Bitcoin trades at premium on Binance US as liquidity dries up
Binance US has seen its trading activities drop to record lows following the SEC's lawsuit against the firm.
Bitcoin (BTC) is trading at a premium of over 1% on Binance.US as the exchange’s USD trading volume has dropped to new lows after the U.S. SEC’s lawsuit, according to CryptoCompare data.
CryptoCompare data indicates that BTC was trading above $26,000 on Binance.US, surpassing the prices of major rivals like Kraken and Coinbase with over $150 as of press time.
Binance US trading volume falters
Despite its BTC premium, USD volume on the exchange has slowed significantly, dropping from a peak of over $684 million recorded on March 14 to less than $25 million, according to CryptoCompare data.
This decline can be linked to the exchange’s banking partners’ decision to halt USD payment channels by June 13. Due to this, Binance US said it would transition to a crypto-only platform because of its regulatory issues.
Data from Kaiko further corroborates the exchange’s declining trading activities. Kaiko reported that Binance US market share, compared to other U.S. exchanges, dropped to 4.8% after the lawsuit, down from 20% in April.
On the other hand, Coinbase market share surged from 46% to 64% within a week of its own SEC lawsuit.
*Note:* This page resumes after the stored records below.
[config.mk]
export PLATFORM = sky130hd
export DESIGN_NAME = periodic_irq_timer
export DESIGN_NICKNAME = d
export VERILOG_FILES = /design/src/pit_pkg.sv /design/src/periodic_irq_timer.sv /design/src/pit_prescaler.sv /design/src/pit_axil_slave.sv
export SDC_FILE = /design/constraint.sdc
export NUM_CORES = 1
export LEC_CHECK = 0
export BUFFER_PORTS_ARGS = -buffer_cell sky130_fd_sc_hd__buf_2
export CAP_MARGIN = 40
export CORE_AREA = 4 4 120 122
export DETAILED_ROUTE_END_ITERATION = 10
export DIE_AREA = 0 0 124 126
export GPL_ROUTABILITY_DRIVEN = 0
export GPL_TIMING_DRIVEN = 0
export HOLD_SLACK_MARGIN = 0.03
export PLACE_DENSITY = 0.63
export REMOVE_ABC_BUFFERS = 1
export SLEW_MARGIN = 20
export SYNTH_ARGS = -nofsm -noshare
export SYNTH_HDL_FRONTEND = slang
export SYNTH_SLANG_ARGS = --single-unit
[constraint.sdc]
create_clock -name i_clk -period 3.3 [get_ports i_clk]
set_clock_uncertainty 0.05 [all_clocks]
set_input_delay 0.495 -clock i_clk [delete_from_list [all_inputs] [get_ports i_clk]]
set_output_delay 0.495 -clock i_clk [all_outputs]
set_load 0.01 [all_outputs]
[src/pit_pkg.sv]
package pit_pkg;
	// ==========================================================
	// Bus geometry
	localparam int ADDR_W = 12;
	localparam int DATA_W = 32;
	localparam int STRB_W = 4;

	// ==========================================================
	// Register indices, byte address is four times the index
	localparam logic [7:0] IDX_STATUS = 8'h4B;
	localparam logic [7:0] IDX_COUNT_HI = 8'h4C;
	localparam logic [7:0] IDX_COUNT_LO = 8'h4D;
	localparam logic [7:0] IDX_WRAP_HI = 8'h4E;
	localparam logic [7:0] IDX_WRAP_LO = 8'h4F;
	localparam logic [ADDR_W-1:0] ADDR_STATUS = {2'b00, IDX_STATUS, 2'b00};
	localparam logic [ADDR_W-1:0] ADDR_COUNT_HI = {2'b00, IDX_COUNT_HI, 2'b00};
	localparam logic [ADDR_W-1:0] ADDR_COUNT_LO = {2'b00, IDX_COUNT_LO, 2'b00};
	localparam logic [ADDR_W-1:0] ADDR_WRAP_HI = {2'b00, IDX_WRAP_HI, 2'b00};
	localparam logic [ADDR_W-1:0] ADDR_WRAP_LO = {2'b00, IDX_WRAP_LO, 2'b00};

	// ==========================================================
	// Status and control field positions
	localparam int BIT_FLAG = 7;
	localparam int BIT_IRQ_EN = 6;
	localparam int BIT_HALT = 5;
	localparam int BIT_CLEAR = 4;
	localparam int SEL_HI = 2;
	localparam int SEL_LO = 0;

	// ==========================================================
	// Values after reset
	localparam logic [7:0] STATUS_RESET = 8'h20;
	localparam logic [15:0] COUNT_RESET = 16'h0000;
	localparam logic [15:0] WRAP_RESET = 16'hFFFF;
	localparam logic [2:0] SEL_RESET = 3'h0;

	// ==========================================================
	// Prescaler and bus answers
	localparam int PRESC_W = 6;
	localparam logic [2:0] SEL_MAX = 3'h6;
	localparam logic [1:0] RESP_OKAY = 2'h0;
	localparam logic [1:0] RESP_SLVERR = 2'h2;
endpackage : pit_pkg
Binance US market depth declines 78%
Meanwhile, Binance US’ market depth dropped by 78% within a week of the U.S. SEC filing a lawsuit against the company for violating federal securities law, as per Kaiko data.
During the past week, Kaiko noted that the exchange’s market depth for 17 tokens dropped to just $7 million from the $34 million recorded on June 4 — a day before the SEC’s lawsuit.
Kaiko stated that market makers and traders left the exchange due to concerns about potential asset lock-ups. On June 6, the SEC moved to freeze Binance’s U.S. assets, arguing that this action was needed to ensure the safety of customers’ funds.
“[Binance US] market makers are nervous and want to avoid volatility-induced losses and the non-negligible possibility that their assets could get stuck on an exchange à la FTX collapse.”